Simple LLM Finetuner: An Overview
Simple LLM Finetuner is a welcoming and user-friendly tool designed for beginners to fine-tune various language models. It utilizes the LoRA (Low-Rank Adaptation) method through the PEFT library, making it accessible even with basic NVIDIA GPUs. The project aims to simplify the fine-tuning process for language models, allowing users to manage datasets, customize parameters, train, and evaluate models with ease.
Project Status
It's important to note that this project is considered inactive. Users are encouraged to explore alternative tools such as LLaMA-Factory, Unsloth, or the Text Generation Web UI for more current solutions.
Features of Simple LLM Finetuner
- User-Friendly Interface: The tool offers an intuitive interface where users can easily paste datasets separated by double blank lines.
- Flexible Adjustments: Users can adjust parameters tailored for fine-tuning and inference.

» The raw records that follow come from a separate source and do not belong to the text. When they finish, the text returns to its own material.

===== src/rtl/wtt_pkg.sv =====
package wtt_pkg;

	localparam int TABLE_DEPTH = 16;

	typedef enum logic [2:0] {
		CMD_BEGIN    = 3'd0,
		CMD_SUBMIT   = 3'd1,
		CMD_COMPLETE = 3'd2,
		CMD_ABANDON  = 3'd3,
		CMD_QUERY    = 3'd4,
		CMD_CONTAINS = 3'd5,
		CMD_RESET    = 3'd6,
		CMD_BAD      = 3'd7
	} cmd_t;

	typedef enum logic [2:0] {
		ST_OK           = 3'd0,
		ST_FALSE        = 3'd1,
		ST_INVALID      = 3'd2,
		ST_IDS_OUT      = 3'd3,
		ST_SESSIONS_OUT = 3'd4,
		ST_FULL         = 3'd5
	} status_t;

	// fields compared against a slot
	typedef struct packed {
		logic [63:0] id;
		logic [63:0] frame;
		logic [63:0] view;
		logic [63:0] generation;
		logic [31:0] scale;
		logic [7:0]  tag;
	} entry_t;

	// per-cell action for the update cycle
	typedef struct packed {
		logic write;
		logic submit;
		logic remove;
		logic clear;
	} cell_ctl_t;

	// what a cell reports back
	typedef struct packed {
		logic valid;
		logic submitted;
		logic full_match;
		logic id_match;
	} cell_stat_t;

endpackage


===== src/rtl/wtt_cell.sv =====
module wtt_cell (
	input  logic                clk,
	input  logic                arst_n,
	input  wtt_pkg::entry_t     key,
	input  wtt_pkg::cell_ctl_t  ctl,
	output wtt_pkg::cell_stat_t stat
);

	logic            valid_q;
	logic            sub_q;
	wtt_pkg::entry_t ent_q;

	always_ff @(posedge clk or negedge arst_n) begin
		if (!arst_n) begin
			valid_q <= 1'b0;
			sub_q   <= 1'b0;
		end else if (ctl.clear || ctl.remove) begin
			valid_q <= 1'b0;
			sub_q   <= 1'b0;
		end else if (ctl.write) begin
			valid_q <= 1'b1;
			sub_q   <= 1'b0;
		end else if (ctl.submit) begin
			sub_q <= 1'b1;
		end
	end

	always_ff @(posedge clk) begin
		if (ctl.write) begin
			ent_q <= key;
		end
	end

	// registered compare, used by the decision step
	always_ff @(posedge clk or negedge arst_n) begin
		if (!arst_n) begin
			stat <= '0;
		end else begin
			stat.valid      <= valid_q;
			stat.submitted  <= sub_q;
			stat.id_match   <= valid_q && (ent_q.id == key.id);
			stat.full_match <= valid_q && (ent_q == key);
		end
	end

endmodule


===== config.mk =====
export PLATFORM = sky130hd
export DESIGN_NAME = wtt_cell
export DESIGN_NICKNAME = d
export VERILOG_FILES = /design/src/rtl/wtt_pkg.sv /design/src/rtl/wtt_cell.sv
export SDC_FILE = /design/constraint.sdc
export NUM_CORES = 1
export LEC_CHECK = 0
export ABC_AREA = 1
export BUFFER_PORTS_ARGS = -buffer_cell sky130_fd_sc_hd__buf_2
export CAP_MARGIN = 20
export CORE_MARGIN = 2
export CORE_UTILIZATION = 30
export CTS_CLUSTER_DIAMETER = 60
export DETAILED_ROUTE_END_ITERATION = 6
export PLACE_DENSITY = 0.57
export SKIP_CTS_REPAIR_TIMING = 1
export SYNTH_ARGS = -nofsm -noshare
export SYNTH_HDL_FRONTEND = slang
export SYNTH_SLANG_ARGS = --single-unit

===== constraint.sdc =====
create_clock -name clk -period 1.6 [get_ports clk]
set_input_delay 0.08 -clock clk [delete_from_list [all_inputs] [get_ports clk]]
set_output_delay 0.08 -clock clk [all_outputs]
set_load 0.02 [all_outputs]

==> results.sh <==
export IMPL_path_max_fanout=2
export IMPL_core_area_sq_um=45600
export IMPL_synth_fa_ha_area_frac=0
export IMPL_yosys_warnings=0
export IMPL_maxCapViolations=0
export IMPL_avgSynthCellArea_sq_um=9.76
export IMPL_critPathMaxStageDelay_ns=0.36
export IMPL_tightest_slew_ns=0.389
export IMPL_status="completed"
export IMPL_synth_xor_area_share=0.0554
export IMPL_cts_buffer_depth=3
export IMPL_synth_top_area_share=0.639
export IMPL_clock_sinks=302
export IMPL_synth_main_ff_cell="edfxtp_1"
export IMPL_die_h_um=219
export IMPL_synth_edf_count=296
export IMPL_skew_ns=0.0115
export IMPL_area_growth_pct=49.3
export IMPL_grt_pass1_vias=10110
export IMPL_ys_ff_latch=302
export IMPL_async_reset_ff_frac=0.0199
export IMPL_synth_mux_area_fraction=0
export IMPL_multi_input_area_sq_um=3990
export IMPL_synth_cell_types=21
export IMPL_drtIter0Drc=666
export IMPL_hpwl_mm=28.5
export IMPL_drive_gt1_frac=0.195
export IMPL_drc=0
export IMPL_crit_buf_inv=2
export IMPL_clk_latency_ns=0.55
export IMPL_drtAntennaViolNets=0
export IMPL_cts_tree="built"
export IMPL_die_area_sq_um=48100
export IMPL_ys_top_cells_by_area="edfxtp_1 64%, nand2_1 12%, inv_1 6.9%, nor2_1 5.6%, xnor2_1 4.5%"
export IMPL_gp_congestion=0.790
export IMPL_viasPerCell=4.17
export IMPL_worst_path_stages=10
export IMPL_grt_start_max_net_pins=56
export IMPL_max_slew_margin=0.740
export IMPL_setup_violations=0
export IMPL_wire_per_inst_um=14.8
export IMPL_antenna_found_initial=8
export IMPL_min_period_ns=1.53
export IMPL_irDropWorstVdd_mv=0.817
export IMPL_first_pass_iters=5
export IMPL_finalCritPeriodShare=0.959
export IMPL_yosys_area_top_type="edfxtp_1"
export IMPL_cts_buffers=39
export IMPL_seqCellArea_sq_um=9040
export IMPL_overflow=0
export IMPL_maxSlewViolCount=0
export IMPL_synth_compound_area_share=0.0385
export IMPL_die_w_um=219
export IMPL_crit_chain="inv_1 > o22ai_2 > buf_4 > nor2_1 > nand2_1 > nor2_2 > nand2_2 > nor2_1 > nand3_1 > nor2_2"
export IMPL_vias=11349
export IMPL_path_clk_slew_ns=0.06
export IMPL_leakagePower_nw=9.35
export IMPL_holdPathStages=2
export IMPL_rsz0062_at_grt="yes"
export IMPL_post_synth_top_count_cell="nand2_1"
export IMPL_crit_required_ns=2.07
export IMPL_grt_first_pass_wirelength_mm=54.8
export IMPL_yosysSeqAreaShare=0.650
export IMPL_r2r_cells=10
export IMPL_wl_mm=40.2
export IMPL_cts_root_buf="clkbuf_16"
export IMPL_cpMaxStageDelayCell="edfxtp_1"
export IMPL_fillCellCount=4178
export IMPL_syn_nets=1727
export IMPL_numPortBuffers=305
export IMPL_synth_simple_gate_area_frac=0.185
export IMPL_fp_row_count=78
export IMPL_hp_class="input pin to register"
export IMPL_fin_hold_ws_ns=0.258
export IMPL_power_density_nw_per_um2=1010
export IMPL_initial_core_util=0.305
export IMPL_io_pins=306
export IMPL_end_kind="register"
export IMPL_critPathLaunchType="register"
export IMPL_syn_inst=1425
export IMPL_syn_area_sq_um=13900
export IMPL_path_class="register to register"
export IMPL_tns_ns=0
export IMPL_critPathArrivalTime_ns=2.01
export IMPL_hold_viol=0
export IMPL_clock_fmax_ghz=0.652
export IMPL_synth_top_family_by_area="simple AND/OR/NAND/NOR gates"
export IMPL_final_nets=2388
export IMPL_path_delay_family="simple AND/OR/NAND/NOR gates"
export IMPL_htreeDepth=2
export IMPL_grt_total_usage=0.152
export IMPL_synth_common_cells="446 x nand2_1, 296 x edfxtp_1, 257 x inv_1"
[cells in the final DEF (no fill, tap or decap), drive strengths merged]
cell type and n:
clkinv 8, nor2 210, xor2 17, dlygate4sd3 302
edfxtp 296, o21ai 64, clkinvlp 2, buf 318
a21oi 1, xnor2 71, clkbuf 54, o221ai 1
o22ai 31, dfrtp 6, nand3 4, nand2 446
nand3b 2, nand4 9, diode 5, bufinv 3
or2 3, nor3 1, o21a 1, inv 264
[worst reg2reg max path, cell delays in order, from the launching register on]
cell and delay [ns]:
edfxtp_1 0.36, inv_1 0.10, o22ai_2 0.09, buf_4 0.16, nor2_1 0.10, nand2_1 0.09
nor2_2 0.16, nand2_2 0.09, nor2_1 0.12, nand3_1 0.10, nor2_2 0.11
[cell families (layout without fill, tap and decap cells)]
family                    count (synthesis)  in the layout
other                                     0              5
buffers and inverters                   262            951
DFF                                     302            302
and+or+nand+nor                         675            675
AOI/OAI and AO/OA                        98             98
xor gates and xnor gates                 88             88
[through the flow]
step / area (sq um) / worst slack, ns / instances / utilization / power, mW
2_1_floorplan: 13900 / 0.432 / 1425 / - / 10.8
3_3_place_gp: 16400 / -0.0787 / 2344 / 0.359 / 11.7
3_5_place_dp: 16400 / -0.0962 / 2344 / 0.359 / 11.8
4_1_cts: 17600 / -0.126 / 2413 / 0.387 / 20.6
5_1_grt: 20800 / -0.104 / 2717 / 0.455 / 21.9
6_report: 20800 / 0.0661 / 2719 / 0.456 / 20.9
[per-layer routing]
metal	up-vias	global-route usage	wire [um]
met5	-	0	66
met4	10	0.0619	1160
met3	81	0.0482	2110
met2	259	0.245	19500
met1	5146	0.187	17400
li1	5853	-	-
[where the power goes]
part           internal, mW  switching (mW)  total (mW)
clock                  5.26            3.37        8.63
sequential             9.39           0.262        9.65
combinational          1.35            1.30        2.64
[path summary, 6_finish.rpt]
kind / slack (ns) / endpoint / start
setup / recovery: 0.07 / stat[1]$_DFF_PN0_ / ent_q[119]$_DFFE_PP_
hold / removal: 0.26 / ent_q[24]$_DFFE_PP_ / key[24]
setup reg to reg: 0.07 / stat[1]$_DFF_PN0_ / ent_q[119]$_DFFE_PP_
hold reg to reg: 0.39 / stat[2]$_DFF_PN0_ / sub_q$_DFFE_PN0P_
max in group asynchronous: 0.74 / stat[2]$_DFF_PN0_ / arst_n
min in group asynchronous: 0.58 / stat[0]$_DFF_PN0_ / arst_n
[state kept, by name (all words and copies together), names as in the netlist]
| signal | flops |
|---|---|
| stat | 4 |
| sub_q | 1 |
| valid_q | 1 |
| ent_q | 296 |
[layout make-up]
| cell class | count | share of cell area |
|---|---|---|
| well taps | 600 | 0.0362 |
| flip-flops and latches | 302 | 0.435 |
| inverters | 262 | 0.0474 |
| multi-input cells | 861 | 0.192 |
| clock buffers | 54 | 0.0527 |
| clock inverters | 15 | 0.00765 |
| diodes | 5 | 0.000603 |
| repair buffers | 620 | 0.228 |
Power figures use the tool's default switching activity.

- Detailed Explanations: Provides explanations for each parameter, making it accessible for beginners.
Getting Started
Prerequisites
Before using Simple LLM Finetuner, ensure you have:
- Linux or Windows Subsystem for Linux (WSL)
- A modern NVIDIA GPU with at least 16 GB of VRAM, although smaller sample lengths might work with less.
Installation Guide
-
Set Up Environment: It is recommended to use a virtual environment, preferably Conda.
- Create and activate a new environment:
conda create -n simple-llm-finetuner python=3.10 conda activate simple-llm-finetuner
- Install necessary CUDA and PyTorch packages:
conda install -y cuda -c nvidia/label/cuda-11.7.0 conda install -y pytorch=2 pytorch-cuda=11.7 -c pytorch
- Create and activate a new environment:
-
Cloning the Repository:
- Clone the project and navigate into the directory:
git clone https://github.com/lxe/simple-llm-finetuner.git cd simple-llm-finetuner
- Install the required Python packages:
pip install -r requirements.txt
- Clone the project and navigate into the directory:
-
Launching the Application:
- Run the application:
python app.py
- Open the local server (http://127.0.0.1:7860/) in your web browser.
- Run the application:
Using the Finetuner
- Prepare Training Data: Separate each data sample with two blank lines and paste it into the provided textbox.
- Name Your Adapter: Enter a name for your new LoRA adapter in the designated textbox.
- Start Training: Click the train button. You may need to adjust sequence length and batch size based on your GPU capabilities. The fine-tuned model will be saved in the
lora/
directory.
Once training is complete, you can switch to the inference tab to test and explore your fine-tuned language model.
Visual Guide
A YouTube walkthrough is available for users who prefer visual guidance: YouTube Walkthrough.
License
The Simple LLM Finetuner is released under the MIT License, allowing for flexible use and modifications.